More about this over here: https://my.vertica.com/docs/6.1.x/HTML/index.htm#10248.htm
Other factors
Encoding types of columns Some encoding type chosen by default by the DBD may not be the most appropriate. DBD may also sort columns according to what it thinks but that may not be the most appropriate for your needs. So always choose encoding wisely depending on the cost it involves in using a certain encoding type and also depending on what sort of data type that column is. More about it here: https://my.vertica.com/docs/6.1.x/HTML/index.htm#9273.htm
- Partitioning tables for query pruning could also improve speed significantly. Partitioning a table is dividing the table data into different parts based on values of a certain column. It is very similar to FDB sharding. But partitioning is not segmentation.

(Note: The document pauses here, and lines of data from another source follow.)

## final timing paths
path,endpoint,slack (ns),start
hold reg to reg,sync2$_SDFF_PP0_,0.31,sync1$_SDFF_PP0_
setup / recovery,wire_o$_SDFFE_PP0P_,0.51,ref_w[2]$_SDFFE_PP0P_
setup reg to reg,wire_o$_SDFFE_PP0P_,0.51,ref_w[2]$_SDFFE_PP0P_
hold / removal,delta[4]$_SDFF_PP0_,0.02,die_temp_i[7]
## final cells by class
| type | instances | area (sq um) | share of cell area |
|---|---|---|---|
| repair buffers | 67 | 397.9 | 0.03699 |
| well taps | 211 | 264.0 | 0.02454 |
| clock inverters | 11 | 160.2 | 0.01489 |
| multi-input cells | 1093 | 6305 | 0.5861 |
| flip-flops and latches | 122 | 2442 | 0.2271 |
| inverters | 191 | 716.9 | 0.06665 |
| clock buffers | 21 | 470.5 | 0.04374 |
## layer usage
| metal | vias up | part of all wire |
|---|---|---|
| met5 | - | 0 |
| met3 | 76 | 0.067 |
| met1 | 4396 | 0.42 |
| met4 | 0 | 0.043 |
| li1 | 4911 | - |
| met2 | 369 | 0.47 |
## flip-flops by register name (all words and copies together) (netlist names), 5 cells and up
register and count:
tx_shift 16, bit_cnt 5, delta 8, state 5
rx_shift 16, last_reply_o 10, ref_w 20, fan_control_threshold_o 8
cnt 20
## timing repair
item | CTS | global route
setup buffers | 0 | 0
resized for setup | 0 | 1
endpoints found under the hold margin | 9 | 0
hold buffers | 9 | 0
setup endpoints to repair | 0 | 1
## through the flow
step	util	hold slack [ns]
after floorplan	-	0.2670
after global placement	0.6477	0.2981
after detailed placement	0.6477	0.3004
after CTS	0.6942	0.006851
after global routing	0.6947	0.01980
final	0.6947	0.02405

- Pre-join Projections are also a Vertica feature that allows you to create projections that combine columns from more than one table using the foreign key relationship. It could be useful to speed up queries that are often written with the same sort of join condition and are pretty much meaningless without a join. More about this can be found over here: https://my.vertica.com/docs/6.1.x/HTML/index.htm#10391.htmThis would only work as long as you have the primary key and foreign key relationships defined, else Vertica would give you the following error:
ERROR 5600: Invalid predicate in projection-select. Only PK=FK equijoins are allowed
Optimizing JOIN Queries
Refer to this page on Vertica Documentation: https://my.vertica.com/docs/6.1.x/HTML/index.htm#12549.htm. This twiki page highlights the most important factors that slows down your query.
A note about projections
Query specific projections might sound like an awesome idea. The more optmized projections you create might speed up your queries. But creating too many projections for the same table or group of tables would also mean that when you update or insert values into that table, all the underlying projections have to be update. So having too many projections might have a harmful effect on your updates, it could slow them down.